Repeat nothing but the lines below running from the one containing "endpoints found under the setup margin |" to the one containing "1.05 | 0.619 |". Keep both end lines.

--- Available data Enclosed Below ---

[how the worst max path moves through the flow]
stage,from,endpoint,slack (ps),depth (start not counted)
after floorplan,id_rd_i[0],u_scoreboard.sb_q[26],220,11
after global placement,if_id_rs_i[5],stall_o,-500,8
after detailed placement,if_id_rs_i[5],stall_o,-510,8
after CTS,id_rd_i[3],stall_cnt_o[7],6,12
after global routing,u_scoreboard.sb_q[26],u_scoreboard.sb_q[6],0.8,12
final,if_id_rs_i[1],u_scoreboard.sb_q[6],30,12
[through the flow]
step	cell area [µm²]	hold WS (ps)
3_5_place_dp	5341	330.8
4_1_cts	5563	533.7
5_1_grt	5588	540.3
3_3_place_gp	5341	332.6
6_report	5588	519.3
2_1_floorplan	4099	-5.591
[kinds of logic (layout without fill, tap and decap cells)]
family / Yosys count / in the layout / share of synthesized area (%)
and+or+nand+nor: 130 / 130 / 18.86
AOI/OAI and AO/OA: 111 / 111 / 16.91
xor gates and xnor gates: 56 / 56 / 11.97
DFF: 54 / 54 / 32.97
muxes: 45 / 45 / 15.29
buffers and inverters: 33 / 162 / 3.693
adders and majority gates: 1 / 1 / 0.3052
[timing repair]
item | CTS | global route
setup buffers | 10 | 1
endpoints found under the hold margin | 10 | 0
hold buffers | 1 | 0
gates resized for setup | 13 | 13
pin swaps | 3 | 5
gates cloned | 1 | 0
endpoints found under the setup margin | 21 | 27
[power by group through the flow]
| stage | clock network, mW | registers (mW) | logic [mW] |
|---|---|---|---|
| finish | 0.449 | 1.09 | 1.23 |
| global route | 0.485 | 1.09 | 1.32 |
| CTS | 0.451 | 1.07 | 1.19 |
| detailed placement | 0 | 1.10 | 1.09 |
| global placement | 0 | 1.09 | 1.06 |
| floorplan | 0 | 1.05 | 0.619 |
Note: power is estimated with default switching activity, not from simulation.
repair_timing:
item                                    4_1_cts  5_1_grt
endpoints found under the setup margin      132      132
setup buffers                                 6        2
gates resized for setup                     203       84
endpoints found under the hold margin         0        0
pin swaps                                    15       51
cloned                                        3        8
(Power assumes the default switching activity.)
[src/rtl/traffic_pkg.sv]
// Shared lamp encodings and phase enumeration for the intersection controller.
package traffic_pkg;
    localparam logic [1:0] GREEN  = 2'b00;
    localparam logic [1:0] YELLOW = 2'b01;
    localparam logic [1:0] RED    = 2'b10;

    typedef enum logic [2:0] {
        A_GREEN = 3'd0,
        A_YEL   = 3'd1,
        A_CLR   = 3'd2,
        B_GREEN = 3'd3,
        B_YEL   = 3'd4,
        B_CLR   = 3'd5,
        WALK    = 3'd6
    } phase_t;
endpackage

[src/rtl/phase_timer.sv]
// Tick-enabled phase counter; cleared synchronously whenever the phase changes.
module phase_timer #(
    parameter int CW = 8
) (
    input  logic          clk,
    input  logic          reset_n,
    input  logic          tick,
    input  logic          clr,
    output logic [CW-1:0] cnt
);
    logic [CW-1:0] cnt_q, cnt_d;

    always_comb begin
        cnt_d = cnt_q;
        if (clr)       cnt_d = '0;
        else if (tick) cnt_d = cnt_q + 1'b1;
    end

    always_ff @(posedge clk or negedge reset_n) begin
        if (!reset_n) cnt_q <= '0;
        else          cnt_q <= cnt_d;
    end

    assign cnt = cnt_q;
endmodule

[src/rtl/traffic_phase_ctrl.sv]
// Two-road timed phase controller with min/max green, yellow, all-red and
// optional pedestrian walk phase (enabled by TRAFFIC_PED_WALK_EN).
module traffic_phase_ctrl
    import traffic_pkg::*;
#(
    parameter int CW        = 8,
    parameter int GREEN_MIN = 20,
    parameter int MAX_GREEN = 60,
    parameter int YELLOW_T  = 3,
    parameter int ALLRED_T  = 1,
    parameter int WALK_T    = 10
) (
    input  logic       clk,
    input  logic       reset_n,
    input  logic       tick,
    input  logic       ta,
    input  logic       tb,
    input  logic       ped_req,
    output logic       ped_ack,
    output logic       walk,
    output logic [1:0] la,
    output logic [1:0] lb
);
    localparam logic [CW-1:0] GMIN_L = CW'(GREEN_MIN - 1);
    localparam logic [CW-1:0] GMAX_L = CW'(MAX_GREEN - 1);
    localparam logic [CW-1:0] YEL_L  = CW'(YELLOW_T - 1);
    localparam logic [CW-1:0] CLR_L  = CW'(ALLRED_T - 1);
    localparam logic [CW-1:0] WALK_L = CW'(WALK_T - 1);

    phase_t        state_q, state_d;
    logic          ped_pend_q, ped_pend_d;
    logic          dir_q, dir_d;
    logic          ped_ack_q, ped_ack_d;
    logic [CW-1:0] cnt;
    logic          enter_walk;

    phase_timer #(.CW(CW)) u_timer (
        .clk     (clk),
        .reset_n (reset_n),
        .tick    (tick),
        .clr     (state_d != state_q),
        .cnt     (cnt)
    );

    always_comb begin
        state_d = state_q;
        dir_d   = dir_q;
        if (tick) begin
            case (state_q)
                A_GREEN: if ((cnt >= GMIN_L && (!ta || ped_pend_q)) || cnt == GMAX_L) state_d = A_YEL;
                A_YEL:   if (cnt == YEL_L) state_d = A_CLR;
                A_CLR:   if (cnt == CLR_L) begin
                    if (ped_pend_q) begin
                        state_d = WALK;
                        dir_d   = 1'b1;
                    end else begin
                        state_d = B_GREEN;
                    end
                end
                B_GREEN: if ((cnt >= GMIN_L && (!tb || ped_pend_q)) || cnt == GMAX_L) state_d = B_YEL;
                B_YEL:   if (cnt == YEL_L) state_d = B_CLR;
                B_CLR:   if (cnt == CLR_L) begin
                    if (ped_pend_q) begin
                        state_d = WALK;
                        dir_d   = 1'b0;
                    end else begin
                        state_d = A_GREEN;
                    end
                end
                WALK:    if (cnt == WALK_L) state_d = dir_q ? B_GREEN : A_GREEN;
                default: state_d = A_GREEN;
            endcase
        end
    end

    assign enter_walk = (state_d == WALK) && (state_q != WALK);
    assign ped_ack_d  = enter_walk;

`ifdef TRAFFIC_PED_WALK_EN
    // A request arriving on the entry edge stays pending for the next round.
    assign ped_pend_d = ped_req | (ped_pend_q & ~enter_walk);
`else
    // Pending never sets, so WALK is unreachable and the exits reduce to !ta / !tb.
    logic ped_req_unused;
    assign ped_req_unused = ped_req;
    assign ped_pend_d     = 1'b0;
`endif

    always_ff @(posedge clk or negedge reset_n) begin
        if (!reset_n) begin
            state_q    <= A_GREEN;
            ped_pend_q <= 1'b0;
            dir_q      <= 1'b0;
            ped_ack_q  <= 1'b0;
        end else begin
            state_q    <= state_d;
            ped_pend_q <= ped_pend_d;
            dir_q      <= dir_d;
            ped_ack_q  <= ped_ack_d;
        end
    end

    always_comb begin
        la   = RED;
        lb   = RED;
        walk = 1'b0;
        case (state_q)
            A_GREEN: la = GREEN;
            A_YEL:   la = YELLOW;
            B_GREEN: lb = GREEN;
            B_YEL:   lb = YELLOW;
            WALK:    walk = 1'b1;
            default: ;
        endcase
    end

    assign ped_ack = ped_ack_q;
endmodule

[config.mk]
export PLATFORM = sky130hd
export DESIGN_NAME = traffic_phase_ctrl
export DESIGN_NICKNAME = d
export VERILOG_FILES = /design/src/rtl/traffic_pkg.sv /design/src/rtl/phase_timer.sv /design/src/rtl/traffic_phase_ctrl.sv
export SDC_FILE = /design/constraint.sdc
export NUM_CORES = 1
export LEC_CHECK = 0
export CAP_MARGIN = 20
export CORE_MARGIN = 2
export CORE_UTILIZATION = 30
export DETAILED_ROUTE_END_ITERATION = 10
export GPL_TIMING_DRIVEN = 1
export SYNTH_ARGS = -nofsm -noshare
export SYNTH_HDL_FRONTEND = slang
export SYNTH_HIERARCHICAL = 1
export SYNTH_SLANG_ARGS = --single-unit
[constraint.sdc]
create_clock -name clk -period 3.01 [get_ports clk]
set_input_delay 0.903 -clock clk [delete_from_list [all_inputs] [get_ports clk]]
set_output_delay 0.903 -clock clk [all_outputs]
set_load 0.02 [all_outputs]
Word level (Yosys, flattened, before mapping)
Index checks and enable logic that the tools add are counted.
{"block": "op_classes", "n_addsub": 1, "n_lt_le_gt_ge": 1, "n_eq_ne": 12, "n_mux": 14, "n_reduce_logical": 10}
{"op": "$mux W3", "n": 8}
{"op": "$pmux W3 S7", "n": 1}
{"op": "$mux W8", "n": 2}
{"op": "$eq A3 B3 Y1 const B", "n": 4}
{"op": "$add A8 B1 Y8 const B", "n": 1}
{"op": "$eq A8 B2 Y1 const B", "n": 1}
{"op": "$eq A8 B4 Y1 const B", "n": 1}
{"op": "$eq A8 B6 Y1 const B", "n": 1}
{"op": "$ge A8 B5 Y1 const B", "n": 1}
{"op": "$logic_not A8 Y1", "n": 1}
{"op": "$pmux W2 S2", "n": 2}
{"op": "$eq A3 B2 Y1 const B", "n": 2}
{"op": "$eq A3 B1 Y1 const B", "n": 1}
{"op": "$logic_and A1 B1 Y1", "n": 3}
{"op": "$logic_not A3 Y1", "n": 1}
{"op": "$ne A3 B3 Y1", "n": 1}
{"op": "$ne A3 B3 Y1 const B", "n": 1}
{"op": "$logic_not A1 Y1", "n": 2}
{"op": "$logic_or A1 B1 Y1", "n": 2}
{"op": "$reduce_bool A2 Y1", "n": 1}
{"op": "$mux W1", "n": 1}
{"block": "totals", "regBits": 12, "out_inout_bits": 6, "elab_cells": 41}

Depth between registers and ports, before layout
Gate-level depths: netlist (run 1).
{"block": "depth", "depth_word": 8, "depth_mapped": 9}

Hierarchy
Netlist (run 1), hierarchy kept.
{"module": "traffic_phase_ctrl", "n_inst": 1, "cells_per_inst": 66, "area_each_um2": 511.7, "seq_area_each_um2": 100.1}
{"module": "phase_timer", "n_inst": 1, "cells_per_inst": 37, "area_each_um2": 396.6, "seq_area_each_um2": 200.2}

Worst setup path after synthesis (run 1)
No wires, ideal clock.
{"block": "synth_timing", "kind": "input to register", "startpoint": "input port tb", "endpoint": "register u_timer.cnt_q[5], in the netlist u_timer/cnt[5]", "setup_ns": 0.077, "arrival_ns": 2.483, "required_time_ns": 2.933, "path_slack_ns": 0.450, "stages": 9, "path_buffers": 1, "path_cell_list": "nor2b_1 -> o2bb2ai_2 -> o311ai_2 -> a221oi_1 -> a211o_1 -> buf_4 -> o2111ai_4 -> or3_1 -> a21oi_1"}
{"block": "synth_between", "elab_chain_len": 8}
{"element": "start: declaration", "line": "traffic_phase_ctrl.sv:17", "source": "input logic tb,"}
{"element": "$logic_not A1 Y1 *", "line": "traffic_phase_ctrl.sv:60", "source": "B_GREEN: if ((cnt >= GMIN_L && (!tb || ped_pend_q)) || cnt == GMAX_L) state_d = B_YEL;"}
{"element": "$logic_and A1 B1 Y1 *", "line": "traffic_phase_ctrl.sv:60"}
{"element": "$logic_or A1 B1 Y1 *", "line": "traffic_phase_ctrl.sv:60"}
{"element": "$mux W3 *", "line": "traffic_phase_ctrl.sv:60"}
{"element": "$pmux W3 S7 *", "line": "traffic_phase_ctrl.sv:49", "source": "case (state_q)"}
{"element": "$mux W3 *", "line": "traffic_phase_ctrl.sv:48", "source": "if (tick) begin"}
{"element": "$ne A3 B3 Y1 *", "line": "traffic_phase_ctrl.sv:41", "source": ".clr (state_d != state_q),"}
{"element": "$mux W8 or $reduce_bool A2 Y1 (tied branches)"}
{"element": "end signal: assignment", "line": "phase_timer.sv:21", "source": "else cnt_q <= cnt_d;"}
{"element": "end: declaration", "line": "phase_timer.sv:11", "source": "logic [CW-1:0] cnt_q, cnt_d;"}
Mark *: on every way between the ends. The rest lies on a longest branch, timed or not.
A chain may end at the register's enable or synchronous reset.

Worst setup path in the final report (run 1)
{"block": "layout_timing", "startpoint": "input port tb", "endpoint": "register u_timer.cnt_q[7], in the netlist u_timer/cnt[7]"}
Same word-level chain as after synthesis.

==> metrics.md, run 1 <==
| Metric | Value |
|---|---|
| Post-synth EDFFs | 0 |
| FMAX | 356.3 MHz |
| Drc violations | 0 |
| Clock power share | 13.5% |
| Switching share of power | 45.15% |
| Cell count after synthesis | 103 |
| Syn Std Cell Area | 908.4 um2 |
| GRT Total Usage | 12.72% |
| Antenna violations before repair | 0 |
| Net switching power | 0.0004156 W |
| Cell Count, Final, Fillers Out | 148 |
| Lkg Pwr | 0.4404 nW |
| Initial Utilization | 32.38% |
| Final core occ | 38.98% |
| PortBufs | 10 |
| Ports | 12 |
| Critical Path Max Stage Delay | 440 ps |
| CP Max Fanout | 5 |
| Final setup fails | 0 |
| CTS Buf Count | 3 |
| HP Start | u_timer/cnt[7] |
| Routability Congestion | 0.7462 |
| Root buffer cell | clkbuf_4 |
| Clk sinks | 12 |
| Placed cell areas | 1057 um2 |
| Most frequent cells in the layout | nor2_1, dfrtp_1, clkdlybuf4s50_1, or3_1, a21oi_1 |
| Seq cells post-synth | 12 |
| Non-Filler Cell Area, Final | 1094 um2 |
| Remaining Overflow, GRT | 0 |
| Warnings from Yosys | 6 |
| First-pass GRT wire length | 3415 um |
| Reg clk slew, reported paths | 70 ps |
| Max_cap viols | 0 |
| FP Rows | 19 |
| DR vias/cell | 5.662 |
| Layout cells sized above 1 | 14.53% |
| Worst clock skew | 0.4249 ps |
| Placed Cells | 144 |
| Antenna diodes | 0 |
| Post-CTS setup buffers | 0 |
| CP endpoint kind | flip-flop |
| Pint | 0.0005048 W |
| CP Launch Type | input pin |
| Hold buffer count at CTS | 0 |
| Final wirelength | 1929 um |
| Hold Path Depth | 2 |
| CTS tree | done |
| Crit path required time | 3210 ps |
| Vias in the first global route | 770 |
| Period utilisation layout | 93.23% |
| Data arrival, critical path | 3010 ps |
| Synth Area per Inst | 8.819 um2 |
| Nets | 125 |
| Unique masters post-synth | 42 |
| R2r startpoint | u_timer/cnt[0] |
| Post-route setup TNS | 0 ps |
| Vias | 838 |
| Tot Pwr | 0.0009203 W |
| Combinational share of power | 51.1% |
| Later-pin clock latency in the skew report | 270 ps |
| Antenna-violating nets left | 0 |
| Reg2Reg Depth | 8 |
| CP Launch Point | tb |
| Post-detailed-route wirelength per cell | 13.03 um |
| Worst path cell trace | clkdlybuf4s50_1 > nor2b_1 > o2bb2ai_2 > o311ai_2 > a221oi_1 > a211o_1 > o2111ai_4 > or3_1 > a21oi_1 |
| Clk buf depth | 2 |
| Final Slew Violations | 0 |
| WS Path Type | input pin to flip-flop |
| Tightest Pin Transition | 505.1 ps |
| Core box area | 2805 um2 |
| DRT Pass-1 Iters | 4 |
| Post-synth ARST share | 100.0% |
| Final Hold Viols | 0 |
| Seq pwr share | 35.3% |
| Slew HR | 66.22% |
| Register area share after synthesis | 33.06% |
| Tmin final | 2806 ps |
| RSZ-0062 raised after global routing | no |
| Power density cells | 841.6 nW/um2 |
| Final HPWL DP | 1440 um |
| Die span in y | 59.03 um |
| Slowest cell on crit path | clkdlybuf4s50_1 |
| Synth Flop Type | dfrtp_1 |
| H-tree depth | 1 |
| Largest net degree at the start of global routing | 16 |
| Hold Crit Class | flip-flop to flip-flop |
| Total die area | 3484 um2 |
| P&R area growth vs syn | 20.39% |
| Worst vdd ir | 0.4675 mV |
| Status | completed |
| Total of cells resized after clock tree synthesis | 0 |
| Syn nets | 110 |
| Initial DRC count | 30 |
| Die width | 59.03 um |
## layer usage
metal	GRT usage (%)	wire length (um)	vias up
met2	19.37	861	15
met1	17.77	980	397
li1	-	-	421
met4	5.844	40	0
met3	1.965	47	5
met5	0	0	-
## cells by family (layout without fill, tap and decap cells)
group           Yosys count  in the layout  synth area share [%]
mux                       1              1                 1.102
buf+inv                   8             22                 4.269
fa+ha+maj                 1              1                 1.377
xor+xnor                  4              4                 3.857
other cells               1              1                0.4128
compound gates           30             30                 26.72
flops                    12             12                 33.06
simple gates             46             46                 29.20
## cell usage after synthesis, types with 2 or more instances
library cell | number | area share, %
o21bai_1 | 2 | 1.7
inv_1 | 3 | 1.2
nor3_1 | 2 | 1.1
xor2_1 | 3 | 2.9
or3_1 | 7 | 4.8
nor2_1 | 12 | 5.0
nand2_1 | 6 | 2.5
a211o_1 | 2 | 1.9
buf_4 | 2 | 1.7
and3_1 | 3 | 2.1
nand4b_1 | 2 | 1.9
a32oi_1 | 2 | 1.9
a21oi_1 | 7 | 3.9
o31ai_1 | 2 | 1.7
nand4_1 | 2 | 1.4
clkbuf_1 | 2 | 0.83
dfrtp_1 | 12 | 33
o21ai_0 | 4 | 2.2
nand3_1 | 5 | 2.8
## critical path, delay by kind of cell
kind	cells	cell delay, ps
compound gates	6	1150
simple gates	2	520
buf+inv	1	440
## layout make-up
cell class | instances | area [um2]
Fill cell | 288 | 1712
Timing Repair Buffer | 15 | 137.6
Inverter | 3 | 11.26
Tap cell | 31 | 38.79
Sequential cell | 12 | 300.3
Clock buffer | 4 | 36.28
Multi-Input combinational cell | 83 | 569.3
## state kept, by name, indices dropped and copies added, names as in the netlist
| name | flops |
|---|---|
| u_timer/cnt | 8 |
| state_q | 3 |
| ped_ack | 1 |
## power groups by stage
| stage | clock network [W] | logic [W] | registers [W] |
|---|---|---|---|
| after floorplan | 0 | 0.000382 | 0.000271 |
| after global placement | 0 | 0.000465 | 0.000324 |
| after detailed placement | 0 | 0.000472 | 0.000325 |
| after CTS | 0.000129 | 0.000473 | 0.000323 |
| after global routing | 0.000138 | 0.000524 | 0.000342 |
| final | 0.000124 | 0.000471 | 0.000325 |
## worst paths after layout
| kind | endpoint | slack [ps] |
|---|---|---|
| worst max-delay path | u_timer/cnt[7] | 200 |
| worst min-delay path | u_timer/cnt[7] | 650 |
| worst max register to register | u_timer/cnt[7] | 380 |
| worst min register to register | u_timer/cnt[7] | 650 |
| max in group asynchronous | state_q[0] | 1710 |
| min in group asynchronous | u_timer/cnt[4] | 970 |
## metrics by stage
stage                     worst slack [ps]  hold slack, ps
after floorplan                      449.9           596.4
after global placement              -92.63           623.0
after detailed placement            -106.0           650.0
after CTS                            174.2           657.7
after global routing                 46.74           697.4
final                                203.8           651.3
Note: power is estimated with default switching activity, not from simulation.
==> inputs of run 2 (changes only) <==
Settings changed: CTS_CLUSTER_DIAMETER set to 200.
==> results of run 2 <==
Final layout, timing and power as in run 1 (identical DEF).
**src/rtl/cskip_seq_ctrl_if.sv**
```systemverilog
// Requester handshake plus shared 4-bit carry-skip slice bus for cskip_seq_ctrl.
// slave = the sequencer; master = requester/slice side.
interface cskip_seq_ctrl_if #(
  parameter int WIDTH = 16
);
  localparam int CW = $clog2(WIDTH/4 + 1);

  logic             in_valid;
  logic             in_ready;
  logic [WIDTH-1:0] a;
  logic [WIDTH-1:0] b;
  logic             cin;
  logic [3:0]       sl_a;
  logic [3:0]       sl_b;
  logic             sl_cin;
  logic [3:0]       sl_s;
  logic             sl_cout;
  logic             sl_bp;
  logic             out_valid;
  logic             out_ready;
  logic [WIDTH-1:0] sum;
  logic             cout;
  logic [CW-1:0]    skip_cnt;

  modport slave (
    input  in_valid, a, b, cin, sl_s, sl_cout, sl_bp, out_ready,
    output in_ready, sl_a, sl_b, sl_cin, out_valid, sum, cout, skip_cnt
  );

  modport master (
    output in_valid, a, b, cin, sl_s, sl_cout, sl_bp, out_ready,
    input  in_ready, sl_a, sl_b, sl_cin, out_valid, sum, cout, skip_cnt
  );
endinterface

```
**src/rtl/cskip_seq_ctrl.sv**
```systemverilog
// Nibble-serial adder: time-shares one external 4-bit carry-skip slice, LSB nibble
// first, and counts nibbles that took the skip path.
module cskip_seq_ctrl #(
  parameter int WIDTH = 16
) (
  input  logic             clk,
  input  logic             rst,
  cskip_seq_ctrl_if.slave  bus
);
  localparam int NIB = WIDTH/4;
  localparam int CW  = $clog2(NIB + 1);

  typedef enum logic [1:0] {IDLE, RUN, DONE} state_t;

  state_t           state;
  logic [WIDTH-1:0] op_a, op_b, sum_r;
  logic             carry;
  logic [CW-1:0]    idx, skip_r;
  logic             in_ready_r, out_valid_r;
  logic [3:0]       sl_a_r, sl_b_r;
  logic             sl_cin_r;
  logic             last;

  assign last = (idx == CW'(NIB-1));

  // Operands shift right one nibble per step so the slice drive can be registered
  // one cycle ahead; op_x[3:0] is always the next nibble to present.
  always_ff @(posedge clk) begin
    if (rst) begin
      state       <= IDLE;
      in_ready_r  <= 1'b1;
      out_valid_r <= 1'b0;
      op_a        <= '0;
      op_b        <= '0;
      sum_r       <= '0;
      carry       <= 1'b0;
      idx         <= '0;
      skip_r      <= '0;
      sl_a_r      <= '0;
      sl_b_r      <= '0;
      sl_cin_r    <= 1'b0;
    end else begin
      case (state)
        IDLE: if (bus.in_valid) begin
          op_a       <= bus.a >> 4;
          op_b       <= bus.b >> 4;
          carry      <= bus.cin;
          sl_a_r     <= bus.a[3:0];
          sl_b_r     <= bus.b[3:0];
          sl_cin_r   <= bus.cin;
          sum_r      <= '0;
          skip_r     <= '0;
          idx        <= '0;
          in_ready_r <= 1'b0;
          state      <= RUN;
        end
        RUN: begin
          sum_r[4*idx +: 4] <= bus.sl_s;
          carry             <= bus.sl_cout;
          skip_r            <= skip_r + CW'(bus.sl_bp);
          idx               <= idx + 1'b1;
          op_a              <= op_a >> 4;
          op_b              <= op_b >> 4;
          if (last) begin
            state       <= DONE;
            out_valid_r <= 1'b1;
            sl_a_r      <= '0;
            sl_b_r      <= '0;
            sl_cin_r    <= 1'b0;
          end else begin
            sl_a_r   <= op_a[3:0];
            sl_b_r   <= op_b[3:0];
            sl_cin_r <= bus.sl_cout;
          end
        end
        DONE: if (bus.out_ready) begin
          state       <= IDLE;
          out_valid_r <= 1'b0;
          in_ready_r  <= 1'b1;
        end
        default: state <= IDLE;
      endcase
    end
  end

  assign bus.in_ready  = in_ready_r;
  assign bus.out_valid = out_valid_r;
  assign bus.sl_a      = sl_a_r;
  assign bus.sl_b      = sl_b_r;
  assign bus.sl_cin    = sl_cin_r;
  assign bus.sum       = sum_r;
  assign bus.cout      = carry;
  assign bus.skip_cnt  = skip_r;
endmodule

```
**src/flat_wrapper.sv**
```systemverilog
// flat-port wrapper written by rule: the top's interface ports become plain ports
module cskip_seq_ctrl_flat 
#(
  parameter int WIDTH = 16
)
  (clk, rst, bus_in_valid, bus_a, bus_b, bus_cin, bus_sl_s, bus_sl_cout, bus_sl_bp, bus_out_ready, bus_in_ready, bus_sl_a, bus_sl_b, bus_sl_cin, bus_out_valid, bus_sum, bus_cout, bus_skip_cnt);
  cskip_seq_ctrl_if #(.WIDTH(WIDTH)) bus_i ();
  input  logic clk;
  input  logic rst;
  input wire logic [$bits(bus_i.in_valid)-1:0] bus_in_valid;
  input wire logic [$bits(bus_i.a)-1:0] bus_a;
  input wire logic [$bits(bus_i.b)-1:0] bus_b;
  input wire logic [$bits(bus_i.cin)-1:0] bus_cin;
  input wire logic [$bits(bus_i.sl_s)-1:0] bus_sl_s;
  input wire logic [$bits(bus_i.sl_cout)-1:0] bus_sl_cout;
  input wire logic [$bits(bus_i.sl_bp)-1:0] bus_sl_bp;
  input wire logic [$bits(bus_i.out_ready)-1:0] bus_out_ready;
  output wire logic [$bits(bus_i.in_ready)-1:0] bus_in_ready;
  output wire logic [$bits(bus_i.sl_a)-1:0] bus_sl_a;
  output wire logic [$bits(bus_i.sl_b)-1:0] bus_sl_b;
  output wire logic [$bits(bus_i.sl_cin)-1:0] bus_sl_cin;
  output wire logic [$bits(bus_i.out_valid)-1:0] bus_out_valid;
  output wire logic [$bits(bus_i.sum)-1:0] bus_sum;
  output wire logic [$bits(bus_i.cout)-1:0] bus_cout;
  output wire logic [$bits(bus_i.skip_cnt)-1:0] bus_skip_cnt;
  assign bus_i.in_valid = bus_in_valid;
  assign bus_i.a = bus_a;
  assign bus_i.b = bus_b;
  assign bus_i.cin = bus_cin;
  assign bus_i.sl_s = bus_sl_s;
  assign bus_i.sl_cout = bus_sl_cout;
  assign bus_i.sl_bp = bus_sl_bp;
  assign bus_i.out_ready = bus_out_ready;
  assign bus_in_ready = bus_i.in_ready;
  assign bus_sl_a = bus_i.sl_a;
  assign bus_sl_b = bus_i.sl_b;
  assign bus_sl_cin = bus_i.sl_cin;
  assign bus_out_valid = bus_i.out_valid;
  assign bus_sum = bus_i.sum;
  assign bus_cout = bus_i.cout;
  assign bus_skip_cnt = bus_i.skip_cnt;
  cskip_seq_ctrl #(.WIDTH(WIDTH)) u_core (.clk(clk), .rst(rst), .bus(bus_i));
endmodule
```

--- End of Enclosed Available data ---

Your response:
endpoints found under the setup margin | 21 | 27
[power by group through the flow]
| stage | clock network, mW | registers (mW) | logic [mW] |
|---|---|---|---|
| finish | 0.449 | 1.09 | 1.23 |
| global route | 0.485 | 1.09 | 1.32 |
| CTS | 0.451 | 1.07 | 1.19 |
| detailed placement | 0 | 1.10 | 1.09 |
| global placement | 0 | 1.09 | 1.06 |
| floorplan | 0 | 1.05 | 0.619 |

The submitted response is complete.